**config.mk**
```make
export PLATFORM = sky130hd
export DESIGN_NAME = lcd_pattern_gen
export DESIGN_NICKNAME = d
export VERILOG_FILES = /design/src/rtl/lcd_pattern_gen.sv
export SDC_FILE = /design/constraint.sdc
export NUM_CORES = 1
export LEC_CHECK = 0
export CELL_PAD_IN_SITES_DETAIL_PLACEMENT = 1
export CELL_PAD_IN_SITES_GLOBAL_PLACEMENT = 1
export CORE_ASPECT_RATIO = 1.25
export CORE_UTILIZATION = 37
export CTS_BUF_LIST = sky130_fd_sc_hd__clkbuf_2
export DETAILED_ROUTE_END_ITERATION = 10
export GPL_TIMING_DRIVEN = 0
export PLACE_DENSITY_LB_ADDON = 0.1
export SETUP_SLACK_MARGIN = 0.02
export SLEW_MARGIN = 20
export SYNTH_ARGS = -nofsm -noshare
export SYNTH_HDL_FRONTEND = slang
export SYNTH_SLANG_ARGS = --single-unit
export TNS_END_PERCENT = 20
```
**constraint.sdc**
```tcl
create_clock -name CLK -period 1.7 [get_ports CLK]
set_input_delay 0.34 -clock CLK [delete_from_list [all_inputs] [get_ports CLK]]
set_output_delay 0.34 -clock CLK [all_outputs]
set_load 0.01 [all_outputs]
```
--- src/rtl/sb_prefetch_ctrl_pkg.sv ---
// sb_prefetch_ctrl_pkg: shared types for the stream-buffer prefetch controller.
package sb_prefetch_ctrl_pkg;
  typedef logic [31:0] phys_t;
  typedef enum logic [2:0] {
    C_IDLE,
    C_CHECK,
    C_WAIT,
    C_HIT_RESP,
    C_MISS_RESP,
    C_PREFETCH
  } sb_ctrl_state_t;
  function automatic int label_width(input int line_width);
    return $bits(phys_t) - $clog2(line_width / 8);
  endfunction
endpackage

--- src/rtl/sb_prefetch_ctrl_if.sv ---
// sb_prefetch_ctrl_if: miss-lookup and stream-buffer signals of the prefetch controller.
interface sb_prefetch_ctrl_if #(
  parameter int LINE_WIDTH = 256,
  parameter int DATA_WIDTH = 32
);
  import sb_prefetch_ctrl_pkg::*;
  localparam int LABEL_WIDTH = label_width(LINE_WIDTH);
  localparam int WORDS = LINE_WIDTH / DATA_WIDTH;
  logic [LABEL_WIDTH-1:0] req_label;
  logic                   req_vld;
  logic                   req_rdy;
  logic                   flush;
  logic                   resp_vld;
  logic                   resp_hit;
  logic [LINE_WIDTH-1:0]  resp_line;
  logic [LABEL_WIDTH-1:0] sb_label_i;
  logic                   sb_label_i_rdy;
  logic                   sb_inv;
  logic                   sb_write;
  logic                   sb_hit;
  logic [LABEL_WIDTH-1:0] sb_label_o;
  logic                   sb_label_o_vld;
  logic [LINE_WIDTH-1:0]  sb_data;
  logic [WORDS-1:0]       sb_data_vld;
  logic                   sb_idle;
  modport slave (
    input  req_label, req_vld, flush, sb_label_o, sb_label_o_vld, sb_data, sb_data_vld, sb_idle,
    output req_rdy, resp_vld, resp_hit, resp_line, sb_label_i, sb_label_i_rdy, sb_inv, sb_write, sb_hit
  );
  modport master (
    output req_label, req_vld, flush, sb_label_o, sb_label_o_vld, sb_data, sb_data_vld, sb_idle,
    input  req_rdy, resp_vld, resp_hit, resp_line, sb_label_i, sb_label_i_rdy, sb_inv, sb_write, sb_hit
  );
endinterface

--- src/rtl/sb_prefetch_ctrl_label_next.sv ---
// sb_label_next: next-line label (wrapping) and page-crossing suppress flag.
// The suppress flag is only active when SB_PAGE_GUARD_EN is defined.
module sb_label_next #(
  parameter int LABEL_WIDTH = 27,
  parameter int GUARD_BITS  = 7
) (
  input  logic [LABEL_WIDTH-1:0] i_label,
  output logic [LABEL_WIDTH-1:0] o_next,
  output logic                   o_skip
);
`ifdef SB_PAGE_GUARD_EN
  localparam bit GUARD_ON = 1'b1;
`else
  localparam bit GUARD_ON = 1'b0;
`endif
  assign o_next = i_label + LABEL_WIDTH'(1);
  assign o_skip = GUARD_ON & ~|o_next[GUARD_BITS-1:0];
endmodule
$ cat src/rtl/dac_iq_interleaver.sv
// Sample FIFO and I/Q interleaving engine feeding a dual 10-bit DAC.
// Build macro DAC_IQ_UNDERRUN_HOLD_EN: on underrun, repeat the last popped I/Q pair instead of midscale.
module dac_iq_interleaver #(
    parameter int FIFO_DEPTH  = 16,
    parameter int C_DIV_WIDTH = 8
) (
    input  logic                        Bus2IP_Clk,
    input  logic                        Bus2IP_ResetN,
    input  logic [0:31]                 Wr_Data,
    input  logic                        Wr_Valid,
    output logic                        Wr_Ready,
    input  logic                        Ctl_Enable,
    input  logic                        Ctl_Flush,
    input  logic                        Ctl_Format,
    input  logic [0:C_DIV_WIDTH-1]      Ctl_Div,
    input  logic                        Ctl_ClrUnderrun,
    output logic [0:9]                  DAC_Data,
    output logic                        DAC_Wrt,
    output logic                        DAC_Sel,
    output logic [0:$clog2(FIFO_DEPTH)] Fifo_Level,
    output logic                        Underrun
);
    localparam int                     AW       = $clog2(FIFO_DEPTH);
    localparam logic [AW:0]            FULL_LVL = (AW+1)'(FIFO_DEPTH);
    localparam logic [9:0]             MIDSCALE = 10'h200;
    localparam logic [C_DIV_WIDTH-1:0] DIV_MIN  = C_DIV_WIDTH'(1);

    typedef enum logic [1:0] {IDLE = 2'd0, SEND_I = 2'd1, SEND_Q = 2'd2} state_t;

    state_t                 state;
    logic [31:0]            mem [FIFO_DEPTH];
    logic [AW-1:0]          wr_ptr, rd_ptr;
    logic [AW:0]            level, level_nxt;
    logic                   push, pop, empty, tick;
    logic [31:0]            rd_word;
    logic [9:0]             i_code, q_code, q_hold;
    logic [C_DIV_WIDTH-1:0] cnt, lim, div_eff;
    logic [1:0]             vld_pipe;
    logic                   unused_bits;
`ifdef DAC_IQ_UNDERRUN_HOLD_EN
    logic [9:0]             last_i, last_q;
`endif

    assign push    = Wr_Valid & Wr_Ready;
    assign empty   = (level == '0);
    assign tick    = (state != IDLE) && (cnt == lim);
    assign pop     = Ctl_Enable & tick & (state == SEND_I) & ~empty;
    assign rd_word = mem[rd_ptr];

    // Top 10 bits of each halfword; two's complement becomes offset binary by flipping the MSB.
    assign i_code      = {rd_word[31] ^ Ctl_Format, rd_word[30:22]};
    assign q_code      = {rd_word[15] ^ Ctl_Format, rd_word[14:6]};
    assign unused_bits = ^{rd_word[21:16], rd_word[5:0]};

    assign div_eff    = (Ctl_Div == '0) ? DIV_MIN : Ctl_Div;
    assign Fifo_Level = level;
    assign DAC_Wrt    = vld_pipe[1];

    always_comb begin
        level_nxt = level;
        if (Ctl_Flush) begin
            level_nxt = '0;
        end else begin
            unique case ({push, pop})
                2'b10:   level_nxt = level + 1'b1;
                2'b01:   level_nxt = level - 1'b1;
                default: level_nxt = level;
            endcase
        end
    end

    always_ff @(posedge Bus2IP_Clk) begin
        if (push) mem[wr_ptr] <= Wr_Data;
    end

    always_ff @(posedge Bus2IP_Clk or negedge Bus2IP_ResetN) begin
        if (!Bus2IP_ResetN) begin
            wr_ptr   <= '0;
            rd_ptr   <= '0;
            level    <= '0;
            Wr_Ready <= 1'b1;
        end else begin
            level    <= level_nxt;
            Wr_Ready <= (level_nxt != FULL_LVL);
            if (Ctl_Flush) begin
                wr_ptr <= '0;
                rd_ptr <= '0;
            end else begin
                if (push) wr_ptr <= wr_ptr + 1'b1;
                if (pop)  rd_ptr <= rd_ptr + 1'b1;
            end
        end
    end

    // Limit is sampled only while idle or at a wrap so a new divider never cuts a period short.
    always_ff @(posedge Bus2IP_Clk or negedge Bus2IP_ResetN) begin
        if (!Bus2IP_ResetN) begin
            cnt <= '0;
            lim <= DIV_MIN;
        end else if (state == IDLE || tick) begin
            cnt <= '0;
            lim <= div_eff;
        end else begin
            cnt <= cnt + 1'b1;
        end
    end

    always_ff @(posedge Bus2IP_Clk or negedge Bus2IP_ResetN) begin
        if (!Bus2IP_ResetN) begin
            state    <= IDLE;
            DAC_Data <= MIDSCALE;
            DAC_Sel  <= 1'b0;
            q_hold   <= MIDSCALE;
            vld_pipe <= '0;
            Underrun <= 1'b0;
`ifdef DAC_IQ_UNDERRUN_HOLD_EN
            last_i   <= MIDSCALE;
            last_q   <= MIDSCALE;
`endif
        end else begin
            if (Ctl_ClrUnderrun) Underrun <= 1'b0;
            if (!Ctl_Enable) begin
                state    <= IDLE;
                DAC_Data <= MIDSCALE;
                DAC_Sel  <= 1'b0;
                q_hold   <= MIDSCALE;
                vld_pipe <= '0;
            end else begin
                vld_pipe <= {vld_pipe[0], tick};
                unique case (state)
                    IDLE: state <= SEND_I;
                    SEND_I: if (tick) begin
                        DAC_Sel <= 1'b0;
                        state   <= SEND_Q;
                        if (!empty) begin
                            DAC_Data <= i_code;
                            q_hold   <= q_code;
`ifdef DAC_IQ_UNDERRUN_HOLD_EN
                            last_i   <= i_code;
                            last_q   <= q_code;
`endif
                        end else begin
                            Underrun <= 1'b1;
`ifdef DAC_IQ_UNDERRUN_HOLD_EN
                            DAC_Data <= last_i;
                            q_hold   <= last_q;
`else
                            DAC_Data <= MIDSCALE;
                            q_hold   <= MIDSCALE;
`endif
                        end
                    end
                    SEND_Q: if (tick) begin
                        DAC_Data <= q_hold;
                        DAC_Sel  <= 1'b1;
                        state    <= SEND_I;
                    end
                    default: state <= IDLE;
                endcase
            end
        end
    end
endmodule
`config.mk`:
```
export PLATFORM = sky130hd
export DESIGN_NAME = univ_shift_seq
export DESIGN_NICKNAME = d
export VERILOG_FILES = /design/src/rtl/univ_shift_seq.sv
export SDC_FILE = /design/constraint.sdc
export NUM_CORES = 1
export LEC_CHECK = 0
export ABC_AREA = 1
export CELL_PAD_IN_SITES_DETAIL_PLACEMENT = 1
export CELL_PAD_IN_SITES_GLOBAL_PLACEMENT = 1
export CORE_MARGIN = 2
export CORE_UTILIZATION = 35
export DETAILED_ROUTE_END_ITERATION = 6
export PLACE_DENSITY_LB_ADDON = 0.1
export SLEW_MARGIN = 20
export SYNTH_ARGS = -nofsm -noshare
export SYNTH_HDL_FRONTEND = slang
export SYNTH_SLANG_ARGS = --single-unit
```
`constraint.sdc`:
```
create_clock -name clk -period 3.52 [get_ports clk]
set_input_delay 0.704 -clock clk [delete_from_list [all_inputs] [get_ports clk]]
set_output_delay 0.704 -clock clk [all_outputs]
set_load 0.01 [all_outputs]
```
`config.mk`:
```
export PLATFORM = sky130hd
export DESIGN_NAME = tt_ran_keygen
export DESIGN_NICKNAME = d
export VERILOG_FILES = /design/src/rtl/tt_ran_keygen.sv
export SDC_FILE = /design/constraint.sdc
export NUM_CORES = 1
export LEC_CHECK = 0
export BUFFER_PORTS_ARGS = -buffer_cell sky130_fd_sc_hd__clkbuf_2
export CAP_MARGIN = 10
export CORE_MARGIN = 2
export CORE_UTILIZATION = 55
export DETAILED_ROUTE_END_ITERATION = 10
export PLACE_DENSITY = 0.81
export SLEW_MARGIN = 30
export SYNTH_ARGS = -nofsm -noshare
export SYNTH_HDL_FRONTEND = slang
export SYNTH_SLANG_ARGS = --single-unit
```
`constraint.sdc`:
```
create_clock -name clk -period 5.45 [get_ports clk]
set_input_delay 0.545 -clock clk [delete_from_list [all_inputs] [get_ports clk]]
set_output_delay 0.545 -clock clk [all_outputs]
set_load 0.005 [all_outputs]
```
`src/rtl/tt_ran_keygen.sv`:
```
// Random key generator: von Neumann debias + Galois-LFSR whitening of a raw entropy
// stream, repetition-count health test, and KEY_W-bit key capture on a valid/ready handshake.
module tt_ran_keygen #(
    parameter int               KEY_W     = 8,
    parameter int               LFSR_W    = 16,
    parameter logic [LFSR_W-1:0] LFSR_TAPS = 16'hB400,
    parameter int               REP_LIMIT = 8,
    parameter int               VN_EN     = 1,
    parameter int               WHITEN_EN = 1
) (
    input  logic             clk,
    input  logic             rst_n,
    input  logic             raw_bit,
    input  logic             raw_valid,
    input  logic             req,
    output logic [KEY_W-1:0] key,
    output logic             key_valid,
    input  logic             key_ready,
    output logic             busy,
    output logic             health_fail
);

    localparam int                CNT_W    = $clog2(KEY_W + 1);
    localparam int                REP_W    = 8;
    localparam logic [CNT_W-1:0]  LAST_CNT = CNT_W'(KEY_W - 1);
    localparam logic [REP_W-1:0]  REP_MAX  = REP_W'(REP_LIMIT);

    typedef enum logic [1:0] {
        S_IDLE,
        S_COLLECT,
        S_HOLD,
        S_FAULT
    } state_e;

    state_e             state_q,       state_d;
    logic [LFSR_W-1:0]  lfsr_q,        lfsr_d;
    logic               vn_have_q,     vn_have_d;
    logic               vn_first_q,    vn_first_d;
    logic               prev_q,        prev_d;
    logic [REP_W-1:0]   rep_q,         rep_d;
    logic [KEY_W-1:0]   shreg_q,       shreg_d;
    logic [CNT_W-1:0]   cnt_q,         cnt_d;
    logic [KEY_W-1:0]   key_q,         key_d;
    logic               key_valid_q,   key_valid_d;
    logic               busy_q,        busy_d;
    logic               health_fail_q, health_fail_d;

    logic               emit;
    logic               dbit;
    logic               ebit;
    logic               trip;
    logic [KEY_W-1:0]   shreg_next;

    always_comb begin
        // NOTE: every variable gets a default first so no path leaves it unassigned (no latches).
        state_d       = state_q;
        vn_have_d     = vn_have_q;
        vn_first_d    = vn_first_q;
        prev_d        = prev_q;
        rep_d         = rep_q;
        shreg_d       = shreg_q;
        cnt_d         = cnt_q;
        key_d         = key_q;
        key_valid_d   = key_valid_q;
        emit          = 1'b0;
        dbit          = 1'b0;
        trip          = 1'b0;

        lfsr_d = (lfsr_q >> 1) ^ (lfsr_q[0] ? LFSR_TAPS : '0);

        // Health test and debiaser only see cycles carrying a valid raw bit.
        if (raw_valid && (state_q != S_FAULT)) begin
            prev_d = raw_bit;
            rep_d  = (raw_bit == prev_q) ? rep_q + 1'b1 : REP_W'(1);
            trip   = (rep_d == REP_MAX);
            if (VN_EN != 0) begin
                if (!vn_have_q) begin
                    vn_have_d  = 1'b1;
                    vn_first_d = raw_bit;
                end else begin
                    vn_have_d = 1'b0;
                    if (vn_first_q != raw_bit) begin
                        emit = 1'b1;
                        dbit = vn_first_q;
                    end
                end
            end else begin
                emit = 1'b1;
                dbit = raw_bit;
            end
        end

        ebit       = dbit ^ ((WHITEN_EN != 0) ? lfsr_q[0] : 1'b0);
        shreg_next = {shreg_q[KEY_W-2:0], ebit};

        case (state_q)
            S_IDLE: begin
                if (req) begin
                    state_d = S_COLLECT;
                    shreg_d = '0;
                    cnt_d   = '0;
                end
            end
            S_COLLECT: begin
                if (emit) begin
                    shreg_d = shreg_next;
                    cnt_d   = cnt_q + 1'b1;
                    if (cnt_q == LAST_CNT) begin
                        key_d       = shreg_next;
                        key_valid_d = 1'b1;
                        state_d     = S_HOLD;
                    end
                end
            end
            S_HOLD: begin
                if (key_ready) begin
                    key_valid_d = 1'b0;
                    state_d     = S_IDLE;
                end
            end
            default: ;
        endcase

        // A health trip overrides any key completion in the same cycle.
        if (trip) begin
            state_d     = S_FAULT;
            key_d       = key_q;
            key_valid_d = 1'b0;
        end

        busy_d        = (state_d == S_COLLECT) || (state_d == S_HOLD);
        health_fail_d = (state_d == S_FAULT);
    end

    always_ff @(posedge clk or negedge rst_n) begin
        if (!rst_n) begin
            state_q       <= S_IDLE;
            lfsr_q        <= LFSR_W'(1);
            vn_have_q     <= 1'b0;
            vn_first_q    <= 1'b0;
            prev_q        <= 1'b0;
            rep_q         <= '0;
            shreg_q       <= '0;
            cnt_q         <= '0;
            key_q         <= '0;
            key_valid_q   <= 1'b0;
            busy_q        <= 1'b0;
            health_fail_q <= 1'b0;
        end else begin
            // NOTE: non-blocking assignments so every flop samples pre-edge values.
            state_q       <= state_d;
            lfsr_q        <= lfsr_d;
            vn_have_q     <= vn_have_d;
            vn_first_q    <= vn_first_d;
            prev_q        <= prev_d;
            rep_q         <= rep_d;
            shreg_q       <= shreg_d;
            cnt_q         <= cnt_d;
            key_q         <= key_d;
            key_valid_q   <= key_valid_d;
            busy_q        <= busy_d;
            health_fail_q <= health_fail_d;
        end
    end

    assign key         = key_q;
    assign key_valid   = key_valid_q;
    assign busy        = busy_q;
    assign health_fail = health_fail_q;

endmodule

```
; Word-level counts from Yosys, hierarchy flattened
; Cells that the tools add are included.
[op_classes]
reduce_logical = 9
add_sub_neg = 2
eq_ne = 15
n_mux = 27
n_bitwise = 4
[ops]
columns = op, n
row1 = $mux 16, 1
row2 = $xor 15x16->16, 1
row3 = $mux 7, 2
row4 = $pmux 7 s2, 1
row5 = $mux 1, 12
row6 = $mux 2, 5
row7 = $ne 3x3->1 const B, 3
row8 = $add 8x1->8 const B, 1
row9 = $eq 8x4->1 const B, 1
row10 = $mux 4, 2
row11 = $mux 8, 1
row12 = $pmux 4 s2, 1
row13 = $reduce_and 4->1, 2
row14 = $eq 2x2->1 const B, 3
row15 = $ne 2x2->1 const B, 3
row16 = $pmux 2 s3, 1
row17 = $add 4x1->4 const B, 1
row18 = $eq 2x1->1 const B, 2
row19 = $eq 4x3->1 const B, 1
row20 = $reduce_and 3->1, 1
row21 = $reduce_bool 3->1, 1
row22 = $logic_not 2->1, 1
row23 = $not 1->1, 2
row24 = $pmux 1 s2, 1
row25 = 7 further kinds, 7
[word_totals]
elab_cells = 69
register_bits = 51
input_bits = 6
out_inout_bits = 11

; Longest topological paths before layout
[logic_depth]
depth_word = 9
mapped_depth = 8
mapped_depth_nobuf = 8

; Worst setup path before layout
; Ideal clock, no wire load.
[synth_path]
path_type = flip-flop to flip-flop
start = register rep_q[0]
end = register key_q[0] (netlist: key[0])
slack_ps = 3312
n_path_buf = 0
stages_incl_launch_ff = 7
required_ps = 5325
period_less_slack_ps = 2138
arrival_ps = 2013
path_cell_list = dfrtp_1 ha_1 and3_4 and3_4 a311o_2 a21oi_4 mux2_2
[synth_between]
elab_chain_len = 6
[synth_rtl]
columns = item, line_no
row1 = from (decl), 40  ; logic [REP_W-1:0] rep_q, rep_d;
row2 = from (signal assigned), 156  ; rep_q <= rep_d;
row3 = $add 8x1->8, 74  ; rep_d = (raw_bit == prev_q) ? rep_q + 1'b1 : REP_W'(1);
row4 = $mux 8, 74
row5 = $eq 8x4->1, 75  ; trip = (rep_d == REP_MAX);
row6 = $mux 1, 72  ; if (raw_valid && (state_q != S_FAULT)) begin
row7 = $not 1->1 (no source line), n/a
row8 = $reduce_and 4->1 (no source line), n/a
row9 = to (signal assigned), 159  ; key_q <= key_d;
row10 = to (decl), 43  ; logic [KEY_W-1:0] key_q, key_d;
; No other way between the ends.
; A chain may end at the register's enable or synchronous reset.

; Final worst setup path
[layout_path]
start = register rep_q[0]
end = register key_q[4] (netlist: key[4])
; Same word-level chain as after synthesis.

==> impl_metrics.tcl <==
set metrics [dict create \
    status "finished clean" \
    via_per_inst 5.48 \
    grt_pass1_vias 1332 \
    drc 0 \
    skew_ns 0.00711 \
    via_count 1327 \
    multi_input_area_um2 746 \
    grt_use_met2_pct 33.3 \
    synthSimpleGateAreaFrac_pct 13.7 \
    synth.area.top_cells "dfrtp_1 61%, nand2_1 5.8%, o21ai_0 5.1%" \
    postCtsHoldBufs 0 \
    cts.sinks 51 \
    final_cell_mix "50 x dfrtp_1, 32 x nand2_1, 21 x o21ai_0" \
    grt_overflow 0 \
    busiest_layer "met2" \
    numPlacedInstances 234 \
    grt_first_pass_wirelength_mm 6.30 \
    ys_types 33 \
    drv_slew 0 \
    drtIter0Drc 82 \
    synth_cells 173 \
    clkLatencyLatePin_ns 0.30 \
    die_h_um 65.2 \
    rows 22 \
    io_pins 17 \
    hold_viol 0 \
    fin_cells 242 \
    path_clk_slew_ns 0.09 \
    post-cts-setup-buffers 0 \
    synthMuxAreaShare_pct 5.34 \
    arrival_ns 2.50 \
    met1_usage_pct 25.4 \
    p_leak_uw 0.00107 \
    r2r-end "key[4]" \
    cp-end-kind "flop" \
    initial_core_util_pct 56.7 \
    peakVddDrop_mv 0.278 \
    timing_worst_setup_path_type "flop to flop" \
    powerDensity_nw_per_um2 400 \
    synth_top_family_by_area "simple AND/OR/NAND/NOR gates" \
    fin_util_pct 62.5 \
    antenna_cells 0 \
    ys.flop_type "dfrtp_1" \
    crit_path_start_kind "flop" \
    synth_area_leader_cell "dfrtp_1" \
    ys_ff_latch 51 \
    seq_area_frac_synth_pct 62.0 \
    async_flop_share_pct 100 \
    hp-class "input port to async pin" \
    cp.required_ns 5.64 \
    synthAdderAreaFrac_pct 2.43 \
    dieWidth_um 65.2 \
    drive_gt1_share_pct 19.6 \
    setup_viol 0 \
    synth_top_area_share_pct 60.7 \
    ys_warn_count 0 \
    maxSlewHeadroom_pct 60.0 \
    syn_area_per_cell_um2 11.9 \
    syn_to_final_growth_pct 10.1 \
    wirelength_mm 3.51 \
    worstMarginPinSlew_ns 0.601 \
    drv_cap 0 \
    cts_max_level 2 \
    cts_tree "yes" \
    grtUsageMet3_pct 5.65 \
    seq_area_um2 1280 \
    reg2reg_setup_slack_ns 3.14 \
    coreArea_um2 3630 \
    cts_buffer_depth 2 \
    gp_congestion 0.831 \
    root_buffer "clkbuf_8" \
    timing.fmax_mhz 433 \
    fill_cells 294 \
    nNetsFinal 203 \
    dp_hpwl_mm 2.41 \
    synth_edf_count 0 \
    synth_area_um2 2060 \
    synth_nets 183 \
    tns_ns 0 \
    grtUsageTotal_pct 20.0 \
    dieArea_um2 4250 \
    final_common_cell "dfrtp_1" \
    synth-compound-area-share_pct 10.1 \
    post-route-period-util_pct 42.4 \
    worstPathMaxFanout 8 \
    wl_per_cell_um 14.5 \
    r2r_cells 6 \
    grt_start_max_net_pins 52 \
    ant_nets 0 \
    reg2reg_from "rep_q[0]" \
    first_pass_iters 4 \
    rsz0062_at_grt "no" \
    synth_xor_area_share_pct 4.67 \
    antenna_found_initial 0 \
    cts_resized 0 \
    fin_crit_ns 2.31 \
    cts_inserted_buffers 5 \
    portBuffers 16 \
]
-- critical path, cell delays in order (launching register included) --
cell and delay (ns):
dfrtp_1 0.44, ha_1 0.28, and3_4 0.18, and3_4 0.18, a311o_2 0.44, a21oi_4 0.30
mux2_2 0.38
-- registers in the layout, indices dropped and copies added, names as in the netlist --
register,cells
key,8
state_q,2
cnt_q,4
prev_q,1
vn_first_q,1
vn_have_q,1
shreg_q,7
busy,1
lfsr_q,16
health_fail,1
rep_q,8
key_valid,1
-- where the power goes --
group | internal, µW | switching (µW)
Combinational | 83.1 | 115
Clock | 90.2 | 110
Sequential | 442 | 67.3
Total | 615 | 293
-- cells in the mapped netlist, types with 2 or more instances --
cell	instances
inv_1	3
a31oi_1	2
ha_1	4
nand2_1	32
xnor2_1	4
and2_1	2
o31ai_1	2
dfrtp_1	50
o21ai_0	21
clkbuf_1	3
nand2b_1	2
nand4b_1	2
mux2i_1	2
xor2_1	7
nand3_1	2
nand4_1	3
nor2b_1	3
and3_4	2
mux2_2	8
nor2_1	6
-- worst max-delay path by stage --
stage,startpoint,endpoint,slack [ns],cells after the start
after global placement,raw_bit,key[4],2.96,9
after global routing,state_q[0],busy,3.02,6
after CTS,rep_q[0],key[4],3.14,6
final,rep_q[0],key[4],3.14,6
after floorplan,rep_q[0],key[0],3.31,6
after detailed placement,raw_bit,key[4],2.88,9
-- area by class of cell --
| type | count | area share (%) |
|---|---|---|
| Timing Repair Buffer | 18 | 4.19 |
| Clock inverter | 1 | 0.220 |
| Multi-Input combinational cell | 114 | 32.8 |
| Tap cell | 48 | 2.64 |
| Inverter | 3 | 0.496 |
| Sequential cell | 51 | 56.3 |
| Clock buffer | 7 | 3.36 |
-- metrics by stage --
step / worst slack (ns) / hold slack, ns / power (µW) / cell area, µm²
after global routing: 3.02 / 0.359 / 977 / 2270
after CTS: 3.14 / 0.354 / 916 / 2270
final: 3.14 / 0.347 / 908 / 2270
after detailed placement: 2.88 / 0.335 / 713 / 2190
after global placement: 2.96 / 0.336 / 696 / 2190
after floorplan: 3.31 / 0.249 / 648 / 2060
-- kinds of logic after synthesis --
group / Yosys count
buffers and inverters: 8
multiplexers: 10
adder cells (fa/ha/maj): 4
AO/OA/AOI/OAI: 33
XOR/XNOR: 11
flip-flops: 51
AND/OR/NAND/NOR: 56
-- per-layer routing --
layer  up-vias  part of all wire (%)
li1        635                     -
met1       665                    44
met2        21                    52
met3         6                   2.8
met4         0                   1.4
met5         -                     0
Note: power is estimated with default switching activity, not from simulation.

━━━━━━━━━━━━━━━━

## [TASK GOAL]
Which lines belong in the answer? Exactly those from the first line of the entries through the line holding "function automatic int", inclusive, copied unchanged.

## [WRITTEN RESPONSE]
**config.mk**
```make
export PLATFORM = sky130hd
export DESIGN_NAME = lcd_pattern_gen
export DESIGN_NICKNAME = d
export VERILOG_FILES = /design/src/rtl/lcd_pattern_gen.sv
export SDC_FILE = /design/constraint.sdc
export NUM_CORES = 1
export LEC_CHECK = 0
export CELL_PAD_IN_SITES_DETAIL_PLACEMENT = 1
export CELL_PAD_IN_SITES_GLOBAL_PLACEMENT = 1
export CORE_ASPECT_RATIO = 1.25
export CORE_UTILIZATION = 37
export CTS_BUF_LIST = sky130_fd_sc_hd__clkbuf_2
export DETAILED_ROUTE_END_ITERATION = 10
export GPL_TIMING_DRIVEN = 0
export PLACE_DENSITY_LB_ADDON = 0.1
export SETUP_SLACK_MARGIN = 0.02
export SLEW_MARGIN = 20
export SYNTH_ARGS = -nofsm -noshare
export SYNTH_HDL_FRONTEND = slang
export SYNTH_SLANG_ARGS = --single-unit
export TNS_END_PERCENT = 20
```
**constraint.sdc**
```tcl
create_clock -name CLK -period 1.7 [get_ports CLK]
set_input_delay 0.34 -clock CLK [delete_from_list [all_inputs] [get_ports CLK]]
set_output_delay 0.34 -clock CLK [all_outputs]
set_load 0.01 [all_outputs]
```
--- src/rtl/sb_prefetch_ctrl_pkg.sv ---
// sb_prefetch_ctrl_pkg: shared types for the stream-buffer prefetch controller.
package sb_prefetch_ctrl_pkg;
  typedef logic [31:0] phys_t;
  typedef enum logic [2:0] {
    C_IDLE,
    C_CHECK,
    C_WAIT,
    C_HIT_RESP,
    C_MISS_RESP,
    C_PREFETCH
  } sb_ctrl_state_t;
  function automatic int label_width(input int line_width);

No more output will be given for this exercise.